So what’s forward? What I was missing initially in this dark world was some light. I decided to make each moving point also a light glowing source. Now the grid started to look more like a star map or a town seen from above. And I imagined that I can create an abstract model of a civilization with its own logic rules. So the next step to build my new world was to extend the habitat grid with some polygonal objects and the glowing points started to generate those forms by themselves. I played with primitives, particles, metaballs and different phong shaders. There are some early render screenshots from TouchDesigner:

What about the interactivity?

I knew that in TouchDesigner there are some approaches to deal with web data in real time. I’ve got my mapping grid model with its point position attributes, so the first thing was to try to transform the XYZcoordinates by using a mobile device. On this part of CNNCTR I worked with my friend and talented developer Bogdan Kovachev and he started to build a demo for a mobile application. We used Web Socket protocol to communicate with TouchDesigner but however it wasn’t plug’n’play system and we did some tests. There were some disturbing crashes of TD when WebSocket DAT was receiving zero text messages but we received great support from Derivative and the crash was fixed very fast! More or less this prototype of iOS application started to work. The user connects and take a random point from the grid which he can move by his device. Technically this was possible with a remote server which sends messages to Touch in real time with almost no delay.  Then I mapped the incoming values to the points indexes and positions.

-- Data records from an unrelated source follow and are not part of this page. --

This design comes from an exercise in tuning for small area and a short achievable clock period on the open sky130 flow, not from production work. Power figures rest on the tool's default switching activity, not on a simulated workload.

Design dma_rx_unpacker, start of the top module:
module dma_rx_unpacker #(
  parameter int          FIFO_DEPTH = 16,
  parameter logic [15:0] HDR_MAGIC  = dma_pkg::DMA_HDR_MAGIC,
  localparam int         LVL_W      = $clog2(FIFO_DEPTH) + 1
) (
  input  logic                  clk,
  input  logic                  reset_n,
  input  logic [dma_pkg::DMA_BEAT_W-1:0] dma_read_data,
  input  logic                  dma_read_valid,
  output logic [dma_pkg::DMA_WORD_W-1:0] out_data,
  output logic                  out_valid,
  input  logic                  out_ready,
  output logic                  out_last,
  output logic [LVL_W-1:0]      fifo_level,
  output logic                  overflow,
  input  logic                  ovf_clr,
  output logic                  frame_err,
  output logic [31:0]           frame_cnt,
  output logic [31:0]           drop_cnt
);
Size: about 7,200 cells after synthesis, about 83,000 um^2 of cells after synthesis.
clock: 5.5 ns
lec_check: 0
cap_margin: 20
core_margin: 2
core_utilization: 40
cts_cluster_diameter: 80
cts_cluster_size: 25
setup_slack_margin: 3.0
slew_margin: 20
run.sh (not shown) runs the stock make flow with config.mk's settings and CLKGATE_MAP_FILE= SYNTH_SCRIPT=/design/flow/synth_recipe.tcl, a recipe that flattens the netlist after the stock synthesis.
Then changed:
--- a/flow/config.mk
+++ b/flow/config.mk
@@ -11,4 +11,4 @@
 export CTS_CLUSTER_DIAMETER = 80
 export CTS_CLUSTER_SIZE = 25
-export SETUP_SLACK_MARGIN = 3.0
+export SETUP_SLACK_MARGIN = 3.05
 export SLEW_MARGIN = 20
=>
- design area grows by 0.90%
- register-to-register slack degrades by 0.02 ns
- worst setup slack improves by 0.017 ns
- cell count grows by 0.69%
- total power grows by about 0.6%
- global-route usage shrinks by 0.15 points
- fmax grows by about 0.65%
- non-clock buffer count grows by 35
- via count grows by about 1%
- combinational power hardly moves
Then changed:
--- a/flow/config.mk
+++ b/flow/config.mk
@@ -11,4 +11,4 @@
 export CTS_CLUSTER_DIAMETER = 80
 export CTS_CLUSTER_SIZE = 25
-export SETUP_SLACK_MARGIN = 3.05
+export SETUP_SLACK_MARGIN = 3.1
 export SLEW_MARGIN = 20
After rerunning: Flip-flop and latch count stays the same. Worst setup slack improved by 0.020 ns. Maximum frequency rose by 0.77%. Die area stays the same. Final area grows by 0.51%. Global-route usage increases by 0.48 points.
No functional check of the RTL was part of any run of this note.


## P
Another version of the RTL of dma_rx_unpacker (not shown whole).
Size: roughly 4500 cells after synthesis, ~2300 flip-flops, roughly 240 I/O pins, ~0.083 mm² of cells after synthesis.
clock: 5.5 ns
lec_check: 0
cap_margin: 20
core_margin: 2
core_utilization: 40
cts_cluster_diameter: 80
cts_cluster_size: 25
setup_slack_margin: 3.05
slew_margin: 20
P: done, clean on timing, DRC and antenna
Inputs modified between P and Q:
# P
export LEC_CHECK = 0
export CAP_MARGIN = 20
export CORE_MARGIN = 2
export CORE_UTILIZATION = 40
export CTS_CLUSTER_DIAMETER = 80
export CTS_CLUSTER_SIZE = 25
export SETUP_SLACK_MARGIN = 3.05
export SLEW_MARGIN = 20
create_clock -name core_clock -period 5.5 [get_ports {clk}]
# Q
export LEC_CHECK = 0
export CAP_MARGIN = 20
export CORE_MARGIN = 2
export CORE_UTILIZATION = 40
export CTS_CLUSTER_DIAMETER = 80
export CTS_CLUSTER_SIZE = 25
export SETUP_SLACK_MARGIN = 3.15
export SLEW_MARGIN = 20
create_clock -name core_clock -period 5.5 [get_ports {clk}]
==> comparison <==
- The final antenna diode count in Q sits 2 above the value recorded for P.
- Compared with P, in Q wire length on met2 decreased by 500 µm relative to the old numbers, final standard cell count with taps included and fillers excluded moved up.
- Compared with P, Q shows worst hold slack after final layout higher by 0.14 ns.
- Q: post-detailed-routing wire length is 5.3 mm higher than what P reported.
- On global-route track usage on met3, the higher figure sits with Q, not P.
- Cmp Q and P / total area of multi-input combinational cells / higher: Q
- Between Q and P, it is Q whose clock share of power is lower, by 0.2 points.
- Setup slack: Q vs P up 0.019 ns
- Timing startpoint of the critical path = rd_oh[15]$_DFFE_PN0N_: P; timing startpoint of the critical path = rd_oh[10]$_DFFE_PN0N_: Q
Function was not checked in any run of this note: the RTL went through the layout flow alone.

==> separate check: timing with driven ports <==
How much do the figures lean on ideal ports? The routed layouts below were timed once more, with nothing changed but the port constraints. Step 1: set_driving_cell puts a clkbuf_16 on clk and a buf_2 on each other input, an assumption about the parent block. Step 2 times the ports against the registers' clock, not the clock port: input delays grow and output delays shrink by t, the midpoint of the rising clock arrivals with the driver on. a / b / c = no drivers / after step 1 / after step 2; a / b = the first two.
run | shift t [ns] | slack for setup (ns) | worst setup path after step 2 | worst register clock-pin slew, ns
the first run of note 1 | 0.915 | 2.906 / 2.834 / 2.025 | input to register | 0.11 / 0.11
the second run of note 1 | 0.917 | 2.923 / 2.862 / 2.115 | input to register | 0.11 / 0.11
the third run of note 1 | 0.931 | 2.942 / 2.845 / 2.049 | input to register | 0.11 / 0.11
P | 0.859 | 2.911 / 2.881 / 2.193 | input to register | 0.11 / 0.11
Q | 0.866 | 2.930 / 2.884 / 2.233 | input to register | 0.11 / 0.11
After both steps every run listed still meets setup and hold. The setup slack of the third run of note 1, which loses most, moves by -0.097 ns with the drivers and by -0.893 ns with both steps.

Next we made tests with a lot of bots to be sure that everything works. We saw that having too many too active users is not very safe for the network and we decided to put a limitation of 100 users who could interact with CNNCTR together simultaneously. It was processing optimization issue but also aesthetic one – the grid looked a bit too much chaotic with many points (users) moving randomly. The activities triggered a lot of CPU and GPU processes but I will talk for the network pipeline in the second part of my blog post. For now, we were excited that everything behaved well and the bots had party time with the grid of CNNCTR!